2.4. Accuracy Analysis of Experimental Results

After determining the parameters of the algorithm, comparison with other collaborative filtering models was performed under different number of nearest neighbors in order to verify the effectiveness of the algorithm proposed in this paper. Comparison models include collaborative filtering (Based-SVD++) using Pearson similarity based on SVD++ filling matrix, collaborative filtering (Adjust-Info) using modified weighted information entropy as user similarity, and literature [26] penalizes users. The similarity obtained by the coefficient correction Pearson similarity is fused with the similarity obtained by the rating information entropy, and collaborative filtering (AdjustPear-Infor) is performed. Literature [27] adds the Pearson similarity to the common item score ratio correction factor and average score. The correction factor obtains the comprehensive similarity for collaborative filtering (AdjustPear-Mean). Draw the above model to calculate the model accuracy index RMSE value under different number of nearest neighbors, and draw it as Figure 5.

Figure 5 

The RMSE value of each model under different nearest neighbors.
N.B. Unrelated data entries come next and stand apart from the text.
--- src/logic/fra_consts.svh ---
// Function
// RULE1: Flash registers answer only while the select bit is 1; RAM emulation is never gated.
// RULE2: The select bit maps the shared addresses FFC8 to FFCB onto the four flash registers.
// RULE3: In modes with flash disabled, flash register reads return zero and writes are dropped.
// RULE4: Flash register writes are dropped while the permit bit of control one reads 0.
// RULE5: Control register one starts at 80 while the permit pin is high and at 00 otherwise.
// RULE6: Control two and the erase-block registers stay zero while pin or software permit is off.
// RULE7: The four flash registers are byte-wide and take byte accesses only.
// RULE8: Each byte access to a flash register takes two bus states.
// RULE9: Without reprogrammable flash, system control two ignores writes and reads undefined.
// RULE10: The permit pin protects the flash from programming and erasure whenever it is low.
// RULE11: Three mode pins select the operating mode; in programmer mode three port pins also do.
// RULE12: During programming serial data leave on the channel-1 output and enter on its input.
// RULE13: In user mode software checks the pin, then copies the routine to RAM and runs it.
// RULE14: Erasure sets contents to FF and works on whole blocks only.
// RULE15: Software programs only blocks that were erased before.
// RULE16: Each bit of the erase-block registers selects one block for the next erase.
`ifndef FRA_CONSTS_SVH
`define FRA_CONSTS_SVH

// ==================================================================
// Register map
`define FRA_ADDR_RAM_EMU     16'hFEDB
`define FRA_ADDR_SYS_CTRL2   16'hFF42
`define FRA_ADDR_FL_CTRL1    16'hFFC8
`define FRA_ADDR_FL_CTRL2    16'hFFC9
`define FRA_ADDR_ERASE_SEL1  16'hFFCA
`define FRA_ADDR_ERASE_SEL2  16'hFFCB

// ==================================================================
// Fields and values
`define FRA_SEL_BIT          3
`define FRA_HW_PERMIT_BIT    7
`define FRA_SW_PERMIT_BIT    6
`define FRA_PROG_BIT         0
`define FRA_ERASE_BIT        1
`define FRA_HW_PERMIT_MASK   8'h80
`define FRA_RESET_VAL        8'h00
`define FRA_UNDEF_READ       8'hA5
`define FRA_ERASED_BYTE      8'hFF
`define FRA_SERIAL_IDLE      1'h1

// ==================================================================
// Operating modes with flash enabled
`define FRA_MODE_PROGRAMMER  3'h0
`define FRA_MODE_ROM_EXP     3'h6
`define FRA_MODE_ROM_SINGLE  3'h7

`endif

--- src/logic/fra_pkg.sv ---
package fra_pkg;
  `include "fra_consts.svh"

  typedef enum logic [1:0] {
    FRA_ACC_IDLE   = 2'b01,
    FRA_ACC_STATE2 = 2'b10
  } fra_acc_t;

  typedef struct packed {
    logic [2:0] mode_s1;
    logic [2:0] mode_s2;
    logic [2:0] prog_s1;
    logic [2:0] prog_s2;
    logic       permit_s1;
    logic       permit_s2;
    logic       rxd_s1;
    logic       rxd_s2;
  } fra_sync_t;

  typedef struct packed {
    fra_acc_t    acc;
    logic        pend_wr;
    logic [1:0]  pend_idx;
    logic [7:0]  pend_data;
    logic [7:0]  ram_emu;
    logic [7:0]  sys_ctrl2;
    logic [7:0]  fl_ctrl1;
    logic [7:0]  fl_ctrl2;
    logic [7:0]  erase_sel1;
    logic [7:0]  erase_sel2;
    logic [7:0]  rdata;
    logic        acc_done;
    logic        prog_en;
    logic        erase_en;
    logic [15:0] erase_mask;
    logic [7:0]  erase_fill;
    logic        ser_out;
    logic        sci_rx;
    logic [5:0]  mode_code;
  } fra_state_t;

  function automatic logic fra_flash_mode(input logic [2:0] mode);
    return (mode == `FRA_MODE_PROGRAMMER) || (mode == `FRA_MODE_ROM_EXP) ||
           (mode == `FRA_MODE_ROM_SINGLE);
  endfunction

  function automatic logic fra_flash_addr(input logic [15:0] addr);
    return (addr >= `FRA_ADDR_FL_CTRL1) && (addr <= `FRA_ADDR_ERASE_SEL2);
  endfunction
endpackage

--- src/logic/fra_pin_if.sv ---
`timescale 1ns/10ps
interface fra_pin_if;
  logic [2:0] mode_s;
  logic [2:0] prog_s;
  logic       permit_s;
  logic       rxd_s;
  logic       flash_on;

  modport sync (output mode_s, prog_s, permit_s, rxd_s, flash_on);
  modport core (input mode_s, prog_s, permit_s, rxd_s, flash_on);
endinterface // fra_pin_if

--- src/logic/fra_pin_sync.sv ---
`timescale 1ns/10ps
module fra_pin_sync
  import fra_pkg::*;
(
  input  wire logic        mclk,
  input  wire logic        rst_b,
  input  wire logic [2:0]  mode_pins,
  input  wire logic [2:0]  prog_pins,
  input  wire logic        permit_pin,
  input  wire logic        rxd_pin,
  fra_pin_if.sync          pins
);
  import fra_pkg::*;

  fra_sync_t sy_reg;
  fra_sync_t sy_next;

  // ==================================================================
  // Two-stage synchronisers; stage one feeds stage two only
  always_comb begin
    sy_next           = sy_reg;
    sy_next.mode_s1   = mode_pins;
    sy_next.mode_s2   = sy_reg.mode_s1;
    sy_next.prog_s1   = prog_pins;
    sy_next.prog_s2   = sy_reg.prog_s1;
    sy_next.permit_s1 = permit_pin;
    sy_next.permit_s2 = sy_reg.permit_s1;
    sy_next.rxd_s1    = rxd_pin;
    sy_next.rxd_s2    = sy_reg.rxd_s1;
  end

  always_ff @(posedge mclk) begin
    if (!rst_b) begin
      // Permit held low: flash protected until the pin is seen
      sy_reg <= '{default: 1'b0, rxd_s1: 1'b1, rxd_s2: 1'b1};
    end else begin
      sy_reg <= sy_next;
    end
  end

  // RULE11 mode pin decode
  assign pins.mode_s   = sy_reg.mode_s2;
  assign pins.prog_s   = sy_reg.prog_s2;
  assign pins.permit_s = sy_reg.permit_s2;
  assign pins.rxd_s    = sy_reg.rxd_s2;
  assign pins.flash_on = fra_flash_mode(sy_reg.mode_s2);
endmodule // fra_pin_sync

--- src/logic/fra_top.sv ---
`timescale 1ns/10ps
module fra_top
  import fra_pkg::*;
#(
  parameter bit HAS_FLASH = 1'b1
) (
  input  wire logic        mclk,
  input  wire logic        rst_b,
  input  wire logic [15:0] bus_addr,
  input  wire logic [7:0]  bus_wdata,
  input  wire logic        bus_wr,
  input  wire logic        bus_rd,
  input  wire logic        bus_wide,
  output logic      [7:0]  bus_rdata,
  output logic             acc_done,
  input  wire logic        flash_write_permit,
  input  wire logic        op_mode_pin_2,
  input  wire logic        op_mode_pin_1,
  input  wire logic        op_mode_pin_0,
  input  wire logic        programmer_mode_pin_c,
  input  wire logic        programmer_mode_pin_b,
  input  wire logic        programmer_mode_pin_a,
  input  wire logic        serial_in_ch1,
  output logic             serial_out_ch1,
  input  wire logic        sci_tx_data,
  output logic             sci_rx_data,
  output logic             flash_prog_en,
  output logic             flash_erase_en,
  output logic      [15:0] erase_block_mask,
  output logic      [7:0]  erase_fill,
  output logic      [5:0]  op_mode_code
);
  import fra_pkg::*;

  localparam fra_state_t ST_RESET = '{
    acc:        FRA_ACC_IDLE,
    ser_out:    `FRA_SERIAL_IDLE,
    sci_rx:     `FRA_SERIAL_IDLE,
    default:    '0
  };

  fra_pin_if  pins ();
  fra_state_t st_reg;
  fra_state_t st_next;

  logic flash_hit;
  logic hw_permit;
  logic sw_permit;

  fra_pin_sync u_sync (
    .mclk       (mclk),
    .rst_b      (rst_b),
    .mode_pins  ({op_mode_pin_2, op_mode_pin_1, op_mode_pin_0}),
    .prog_pins  ({programmer_mode_pin_c, programmer_mode_pin_b, programmer_mode_pin_a}),
    .permit_pin (flash_write_permit),
    .rxd_pin    (serial_in_ch1),
    .pins       (pins.sync)
  );

  // ==================================================================
  // Address decode
  // RULE1 select gating
  // RULE7 byte access only
  assign flash_hit = st_reg.sys_ctrl2[`FRA_SEL_BIT] && fra_flash_addr(bus_addr) && !bus_wide;
  assign hw_permit = pins.permit_s;

  // ==================================================================
  // Next-state logic
  always_comb begin
    st_next          = st_reg;
    st_next.rdata    = `FRA_RESET_VAL;
    st_next.acc_done = 1'b0;
    sw_permit        = 1'b0;

    // RULE8 second state commits
    if (st_reg.acc == FRA_ACC_STATE2) begin
      st_next.acc      = FRA_ACC_IDLE;
      st_next.acc_done = 1'b1;
      // RULE4 permit bit gates writes
      if (st_reg.pend_wr && st_reg.fl_ctrl1[`FRA_HW_PERMIT_BIT] && pins.flash_on) begin
        case (st_reg.pend_idx)
          2'h0:    st_next.fl_ctrl1   = st_reg.pend_data;
          2'h1:    st_next.fl_ctrl2   = st_reg.pend_data;
          2'h2:    st_next.erase_sel1 = st_reg.pend_data;
          2'h3:    st_next.erase_sel2 = st_reg.pend_data;
          default: st_next.fl_ctrl1   = st_reg.fl_ctrl1;
        endcase
      end
    end

    if (bus_wr) begin
      if (bus_addr == `FRA_ADDR_RAM_EMU) begin
        st_next.ram_emu = bus_wdata;
      end
      // RULE9 variant without flash
      if (bus_addr == `FRA_ADDR_SYS_CTRL2 && HAS_FLASH) begin
        st_next.sys_ctrl2 = bus_wdata;
      end
      // RULE2 shared address mapping
      if (flash_hit) begin
        st_next.acc       = FRA_ACC_STATE2;
        st_next.pend_wr   = 1'b1;
        st_next.pend_idx  = bus_addr[1:0];
        st_next.pend_data = bus_wdata;
      end
    end

    if (bus_rd) begin
      if (bus_addr == `FRA_ADDR_RAM_EMU) begin
        st_next.rdata = st_reg.ram_emu;
      end
      if (bus_addr == `FRA_ADDR_SYS_CTRL2) begin
        st_next.rdata = HAS_FLASH ? st_reg.sys_ctrl2 : `FRA_UNDEF_READ;
      end
      if (flash_hit) begin
        st_next.acc     = FRA_ACC_STATE2;
        st_next.pend_wr = 1'b0;
        // RULE3 disabled mode reads zero
        if (pins.flash_on) begin
          case (bus_addr[1:0])
            2'h0:    st_next.rdata = st_reg.fl_ctrl1;
            2'h1:    st_next.rdata = st_reg.fl_ctrl2;
            2'h2:    st_next.rdata = st_reg.erase_sel1;
            2'h3:    st_next.rdata = st_reg.erase_sel2;
            default: st_next.rdata = `FRA_RESET_VAL;
          endcase
        end
      end
    end

    // RULE5 permit bit mirrors pin
    st_next.fl_ctrl1[`FRA_HW_PERMIT_BIT] = hw_permit;
    if (!hw_permit) begin
      st_next.fl_ctrl1 = `FRA_RESET_VAL;
    end
    sw_permit = st_next.fl_ctrl1[`FRA_SW_PERMIT_BIT];

    // RULE6 hold at zero
    if (!hw_permit || !sw_permit) begin
      st_next.fl_ctrl2   = `FRA_RESET_VAL;
      st_next.erase_sel1 = `FRA_RESET_VAL;
      st_next.erase_sel2 = `FRA_RESET_VAL;
    end

    // RULE10 pin protection
    st_next.prog_en  = hw_permit && sw_permit && pins.flash_on &&
                       st_next.fl_ctrl1[`FRA_PROG_BIT];
    st_next.erase_en = hw_permit && sw_permit && pins.flash_on &&
                       st_next.fl_ctrl1[`FRA_ERASE_BIT] && !st_next.fl_ctrl1[`FRA_PROG_BIT];

    // RULE16 one bit per block
    // RULE14 whole blocks to FF
    st_next.erase_mask = st_next.erase_en ? {st_next.erase_sel2, st_next.erase_sel1} : 16'h0000;
    st_next.erase_fill = st_next.erase_en ? `FRA_ERASED_BYTE : `FRA_RESET_VAL;

    // RULE12 serial channel one
    st_next.ser_out   = pins.flash_on ? sci_tx_data : `FRA_SERIAL_IDLE;
    st_next.sci_rx    = pins.rxd_s;
    // RULE11 mode reported
    st_next.mode_code = {pins.prog_s, pins.mode_s};
  end

  always_ff @(posedge mclk) begin
    if (!rst_b) begin
      st_reg <= ST_RESET;
    end else begin
      st_reg <= st_next;
    end
  end

  // ==================================================================
  // Outputs
  assign bus_rdata        = st_reg.rdata;
  assign acc_done         = st_reg.acc_done;
  assign serial_out_ch1   = st_reg.ser_out;
  assign sci_rx_data      = st_reg.sci_rx;
  assign flash_prog_en    = st_reg.prog_en;
  assign flash_erase_en   = st_reg.erase_en;
  assign erase_block_mask = st_reg.erase_mask;
  assign erase_fill       = st_reg.erase_fill;
  assign op_mode_code     = st_reg.mode_code;

  // ==================================================================
  // Assertions
  a_select_gate_read: assert property (@(posedge mclk) disable iff (!rst_b) // RULE1
    bus_rd && fra_flash_addr(bus_addr) && !st_reg.sys_ctrl2[`FRA_SEL_BIT] |=> bus_rdata == 8'h00)
    else $error("flash register read while deselected");

  a_select_map_read: assert property (@(posedge mclk) disable iff (!rst_b) // RULE2
    bus_rd && flash_hit && pins.flash_on && bus_addr == `FRA_ADDR_FL_CTRL1
    |=> bus_rdata == $past(st_reg.fl_ctrl1))
    else $error("control register one not mapped");

  a_disabled_reads_zero: assert property (@(posedge mclk) disable iff (!rst_b) // RULE3
    bus_rd && flash_hit && !pins.flash_on |=> bus_rdata == 8'h00)
    else $error("flash register read nonzero in disabled mode");

  // Pin may already be up at the commit edge; the drop must still hold
  a_write_blocked: assert property (@(posedge mclk) disable iff (!rst_b) // RULE4
    st_reg.acc == FRA_ACC_STATE2 && st_reg.pend_wr && !st_reg.fl_ctrl1[`FRA_HW_PERMIT_BIT]
    |=> st_reg.fl_ctrl1[6:0] == 7'h00)
    else $error("write taken without permit");

  a_permit_mirror: assert property (@(posedge mclk) disable iff (!rst_b) // RULE5
    1'b1 |=> st_reg.fl_ctrl1[`FRA_HW_PERMIT_BIT] == $past(hw_permit))
    else $error("control register one permit bit wrong");

  a_hold_zero: assert property (@(posedge mclk) disable iff (!rst_b) // RULE6
    !hw_permit |=> st_reg.fl_ctrl1 == 8'h00 && st_reg.fl_ctrl2 == 8'h00 &&
    st_reg.erase_sel1 == 8'h00 && st_reg.erase_sel2 == 8'h00)
    else $error("flash registers not held at zero");

  a_wide_refused: assert property (@(posedge mclk) disable iff (!rst_b) // RULE7
    bus_rd && bus_wide && fra_flash_addr(bus_addr) |=> bus_rdata == 8'h00 ##1 !acc_done)
    else $error("wide access answered");

  // Back-to-back accesses overlap the previous done pulse
  a_two_states: assert property (@(posedge mclk) disable iff (!rst_b) // RULE8
    (bus_wr || bus_rd) && flash_hit && st_reg.acc == FRA_ACC_IDLE |=> !acc_done ##1 acc_done)
    else $error("flash access not two states");

  a_variant_read: assert property (@(posedge mclk) disable iff (!rst_b) // RULE9
    !HAS_FLASH && bus_rd && bus_addr == `FRA_ADDR_SYS_CTRL2 |=> bus_rdata == `FRA_UNDEF_READ)
    else $error("variant read wrong");

  a_pin_protects: assert property (@(posedge mclk) disable iff (!rst_b) // RULE10
    !hw_permit |=> !flash_prog_en && !flash_erase_en)
    else $error("program or erase without permit pin");

  a_erase_blocks: assert property (@(posedge mclk) disable iff (!rst_b) // RULE14
    flash_erase_en |-> erase_fill == 8'hFF && erase_block_mask == {st_reg.erase_sel2,
    st_reg.erase_sel1})
    else $error("erase not whole block or fill wrong");
endmodule // fra_top

--- config.mk ---
export PLATFORM = sky130hd
export DESIGN_NAME = fra_top
export DESIGN_NICKNAME = d
export VERILOG_FILES = /design/src/logic/fra_pkg.sv /design/src/logic/fra_pin_if.sv /design/src/logic/fra_pin_sync.sv /design/src/logic/fra_top.sv
export VERILOG_INCLUDE_DIRS = /design/src /design/src/logic
export SDC_FILE = /design/constraint.sdc
export NUM_CORES = 1
export LEC_CHECK = 0
export ABC_AREA = 1
export ABC_CLOCK_PERIOD_IN_PS = 2100
export BUFFER_PORTS_ARGS = -buffer_cell sky130_fd_sc_hd__buf_4
export CELL_PAD_IN_SITES_DETAIL_PLACEMENT = 2
export CELL_PAD_IN_SITES_GLOBAL_PLACEMENT = 2
export CORE_MARGIN = 2
export CORE_UTILIZATION = 31
export CTS_CLUSTER_DIAMETER = 60
export CTS_CLUSTER_SIZE = 12
export DETAILED_ROUTE_END_ITERATION = 10
export GPL_ROUTABILITY_DRIVEN = 0
export PLACE_DENSITY = 0.89
export SYNTH_ARGS = -nofsm -noshare
export SYNTH_HDL_FRONTEND = slang
export SYNTH_SLANG_ARGS = --single-unit
export TNS_END_PERCENT = 30
--- constraint.sdc ---
create_clock -name mclk -period 2.1 [get_ports mclk]
set_input_delay 0.42 -clock mclk [delete_from_list [all_inputs] [get_ports mclk]]
set_output_delay 0.42 -clock mclk [all_outputs]
set_load 0.1 [all_outputs]
# Yosys cells after proc, flatten, opt, wreduce, memory -nomap -nowiden
# Index checks and enable logic that the tools add are counted.
# op_classes
magnitude_cmp	2
n_eq_ne	11
muxes	22
bitwise	1
reduce_logical	30
# op_table
op	count
$mux W8	11
$mux W31	2
$eq A16 B16 Y1 const B	2
$pmux W8 S4	1
$mux W29	1
$ge A16 B16 Y1 const B	1
$le A16 B16 Y1 const B	1
$mux W16	1
$reduce_and A2 Y1	7
$mux W13	1
$eq A2 B2 Y1 const B	5
$logic_and A1 B1 Y1	10
$mux W7	1
$eq A3 B3 Y1 const B	2
$mux W3	2
$reduce_and A3 Y1	2
$eq A2 B1 Y1 const B	2
$logic_not A1 Y1	4
$logic_not A2 Y1	2
$logic_not A3 Y1	1
$logic_or A1 B1 Y1	3
$mux W2	1
$reduce_or A2 Y1	1
$mux W1	1
$not A1 Y1	1
# totals
ff_bits	120
input_bits	38
out_inout_bits	43
word_cells	94

# Depth between registers and ports, before layout
# Gate-level depths: netlist of run 1.
# logic_depth
ltp_word	12
ltp_mapped	12
depth_no_buf	10

# Modules after synthesis
# A second synthesis of run 1 with hierarchy kept.
# unflattened
hier_cells	667
area_unflattened_um2	4978.5
# by_module_without_submodules
mod	n_inst	cells_each	area_per_inst_um2	seq_area_each_um2
fra_top	1	612	4480.5	1921.8
fra_pin_sync	1	55	498.0	320.3

# Least setup slack after synthesis of run 1
# OpenSTA, ideal clock, no wires.
# synth_path
kind	reg2out
startpoint	register, netlist name erase_fill[6]
endpoint	output port erase_fill[0]
arrival_time_ns	1.482
required_ns	1.680
slack_ns	0.198
stages_incl_launch_ff	2
n_path_buf	1
path_cell_list	dfxtp_1 buf_4
# synth_lines
element	line	text
to (decl)	fra_top.sv:30	output logic [7:0] erase_fill,

# Worst setup path in the final report of run 1
# layout_path
startpoint	register st_reg[103] (netlist name)
endpoint	register st_reg (netlist bit erase_block_mask[12])
# layout_between
elab_chain_len	8
word_cells_on_any_way	12
cone_classes	eq/ne (1); mux (3); reduce/logical (8)
# layout_lines
element	line	text
from (decl)	fra_top.sv:43	fra_state_t st_reg;
from (signal assigned)	fra_top.sv:167	st_reg <= st_next;
$eq A2 B2 Y1 (*)	fra_top.sv:76	if (st_reg.acc == FRA_ACC_STATE2) begin
$mux W31 (*)	fra_top.sv:76	
$mux W8	fra_top.sv:133	if (!hw_permit) begin
$logic_and A1 B1 Y1 (4 in a row)	fra_top.sv:148	st_next.erase_en = hw_permit && sw_permit && pins.flash_on &&
$reduce_and A2 Y1 (no line)	-	
# Every way passes the cells marked *; elsewhere a longest branch is shown, timed or not.
# A chain may end at the register's enable or synchronous reset.

==> flow_metrics.env, run 1 <==
export IMPL_synth_top_cell_area_share_pct=49.1
export IMPL_drt_first_pass_iters=4
export IMPL_post_cts_buffers=0
export IMPL_synthArstFlopShare_pct=0
export IMPL_synth_cell_types=31
export IMPL_syn_num_nets=649
export IMPL_tightestPinTransition_ps=595
export IMPL_status="complete, no violations"
export IMPL_clock_latency_ps=360
export IMPL_ant_nets=0
export IMPL_cts_buffer_depth=2
export IMPL_peakVddDrop_v=0.000407
export IMPL_required_ps=2340
export IMPL_synth_most_common_cell="nor2_1"
export IMPL_root_buffer="clkbuf_16"
export IMPL_nFillCells=1664
export IMPL_ios=81
export IMPL_r2r_start="st_reg[103]$_SDFF_PN0_"
export IMPL_critPathCaptureType="flip-flop"
export IMPL_regArea_sq_mm=0.00224
export IMPL_total_power_uw=4020
export IMPL_place_hpwl_um=10300
export IMPL_portBuffers=80
export IMPL_setup_viol=0
export IMPL_ys_flop_type="dfxtp_1"
export IMPL_fin_tns_setup_ps=0
export IMPL_grt_pass1_vias=4389
export IMPL_final_cell_area_sq_mm=0.00534
export IMPL_die_x_um=125
export IMPL_slew_headroom_pct=60.3
export IMPL_worstPathMaxFanout=16
export IMPL_synth_largest_area_cell="dfxtp_1"
export IMPL_p_leak_uw=0.00243
export IMPL_grt_max_degree=35
export IMPL_ys_seq_area_share_pct=49.1
export IMPL_fin_crit_ps=1840
export IMPL_fin_crit_sh_pct=87.6
export IMPL_hp_start="programmer_mode_pin_c"
export IMPL_die_h_um=125
export IMPL_cts_sinks=112
export IMPL_drt_iter0_drc=134
export IMPL_drive_gt1_share_pct=18.9
export IMPL_synthTopCellsByArea="dfxtp_1 49%, nor2_1 11%, nand2_1 9.1%, buf_4 6.6%, inv_1 5.9%"
export IMPL_htreeDepth=3
export IMPL_syn_inst=611
export IMPL_place_area_sq_mm=0.00505
export IMPL_core_area_sq_mm=0.0145
export IMPL_yosysWarnings=0
export IMPL_avgViaCountPerCell=4.70
export IMPL_fmax_mhz=544
export IMPL_crit_path_start_kind="flip-flop"
export IMPL_dr_total_vias=3950
export IMPL_cts_tree="built"
export IMPL_hold_class="in2reg"
export IMPL_p_per_area_mw_per_mm2=753
export IMPL_grt_overflow_total=0
export IMPL_instances_no_fill=841
export IMPL_multiInputGateArea_sq_mm=0.00162
export IMPL_synth_edff_count=0
export IMPL_wirelength_um=13600
export IMPL_rsz0062_at_grt="false"
export IMPL_drv_cap=0
export IMPL_grt_pass1_wl_um=22500
export IMPL_cts_buffers=9
export IMPL_fin_skew_ps=11.0
export IMPL_area_growth_synth_to_final_pct=17.1
export IMPL_die_area_sq_mm=0.0157
export IMPL_reg2reg_depth=6
export IMPL_rows=44
export IMPL_synth_avg_cell_area_sq_um=7.47
export IMPL_antenna_found_initial=0
export IMPL_nets=690
export IMPL_holdPathEnd="u_sync.sy_next[6]$_SDFF_PN0_"
export IMPL_grt_use_total_pct=18.2
export IMPL_syn_cell_area_sq_mm=0.00456
export IMPL_post_drt_wl_per_cell_um=16.2
export IMPL_drv_slew=0
export IMPL_r2r_end="erase_block_mask[12]$_SDFF_PN0_"
export IMPL_largest_reg_flops=61
export IMPL_antenna_cells=0
export IMPL_hold_path_depth=3
export IMPL_clk_pin_slew_ps=70
export IMPL_rrSetupSlack_ps=260
export IMPL_critPathArrivalTime_ps=2080
export IMPL_cts_hold_buf=0
export IMPL_cts_resized=0
export IMPL_floorplan_initialDensity_pct=31.5
export IMPL_final_hold_violation_count=0
export IMPL_synth_seq_cells=112
export IMPL_dp_cells=825
export IMPL_yosys_top_cells_count="131 x nor2_1, 112 x dfxtp_1, 111 x nand2_1"
export IMPL_drcViolationCount=0
export IMPL_final_core_util_pct=36.9
export IMPL_path_class="reg2reg"
metrics by stage:
stage / worst slack [ps] / hold WS (ps)
after floorplan: 198 / 390
after global placement: 283 / 393
after detailed placement: 221 / 401
after CTS: 260 / 229
after global routing: 27.7 / 240
final: 260 / 245
layer usage:
metal	GRT usage [%]	vias to the layer above	share of wire [%]
li1	-	1929	-
met1	20.8	1921	41
met2	31.9	69	52
met3	5.31	31	4.3
met4	7.06	0	2.9
met5	0	-	0
--- config.mk ---
export PLATFORM = sky130hd
export DESIGN_NAME = adc_irq_ctrl
export DESIGN_NICKNAME = d
export VERILOG_FILES = /design/src/verilog/adc_irq_pkg.sv /design/src/verilog/sticky_flag.sv /design/src/verilog/adc_irq_ctrl.sv
export SDC_FILE = /design/constraint.sdc
export NUM_CORES = 1
export LEC_CHECK = 0
export ABC_AREA = 1
export BUFFER_PORTS_ARGS = -buffer_cell sky130_fd_sc_hd__buf_2
export CORE_ASPECT_RATIO = 0.7
export CORE_MARGIN = 2
export CORE_UTILIZATION = 55
export CTS_BUF_LIST = sky130_fd_sc_hd__clkbuf_2 sky130_fd_sc_hd__clkbuf_4 sky130_fd_sc_hd__clkbuf_8
export DETAILED_ROUTE_END_ITERATION = 8
export GPL_TIMING_DRIVEN = 1
export PLACE_DENSITY = 0.83
export SLEW_MARGIN = 25
export SYNTH_ARGS = -nofsm -noshare
export SYNTH_HDL_FRONTEND = slang
export SYNTH_SLANG_ARGS = --single-unit
--- constraint.sdc ---
create_clock -name SYS_CLK -period 3.3 [get_ports SYS_CLK]
set_input_delay 0.66 -clock SYS_CLK [delete_from_list [all_inputs] [get_ports SYS_CLK]]
set_output_delay 0.66 -clock SYS_CLK [all_outputs]
set_load 0.02 [all_outputs]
In Figure 5, the horizontal axis is the number of nearest neighbors, and the vertical axis is the RMSE value. From the analysis of the comparative experimental results of each algorithm, it can be seen that the Based-SVD++ algorithm solves the sparseness problem of the user-item rating matrix when calculating the user similarity but does not consider the impact of the shared rating items between users on the similarity, and the overall similarity obtained is very high. When choosing the nearest neighbor, it is difficult to choose the best nearest neighbor. Although the AdjustPear-Mean optimization algorithm uses a correction factor to optimize the Pearson similarity, it does not consider the problem that the Pearson similarity cannot correctly measure the impact of the difference in ratings between users on the similarity. The AdjustPear-Infor optimization algorithm introduces the concept of information entropy in user differences and innovates in the normalization formula, but it still does not consider the impact of the proportion of shared scoring items among users on similarity.

The optimization algorithm in this paper is compared with the AdjustPear-Mean and AdjustPear-Infor optimization algorithms in the literature. The optimization algorithm in this paper comprehensively considers the linear similarity of user ratings and the similarity of user ratings features and proposes one in user rating feature similarity. A modified weighted information entropy is calculated, and the two similarities measure two aspects of user similarity so that a better comprehensive similarity can be obtained after weighted fusion. The experimental results show that this paper proposes a personalized recommendation method to optimize user similarity, which can effectively improve the accuracy of the recommendation system on the premise of ensuring the recommendation coverage.

3. Conclusion

This paper proposes a personalized recommendation algorithm based on weighted information entropy and particle swarm optimization, which comprehensively considers the similarity of user characteristics and score. From the simulation results, the proposed method can effectively improve the accuracy of recommendation results and has a positive impact on recommendation coverage.

With the in-depth development of recommendation system research, more and more theories and methods of swarm intelligence algorithm and machine learning are applied to the field of personalized recommendation. In this paper, particle swarm optimization algorithm is used to optimize the weight factor of comprehensive diversity, and some results are achieved. Therefore, the next research direction is how to deeply combine swarm intelligence algorithm and machine learning with personalized recommendation to improve the quality of recommendation results.

Data Availability

The data used to support the findings of this study are included within the article.

Conflicts of Interest

The authors declare that they have no conflicts of interest.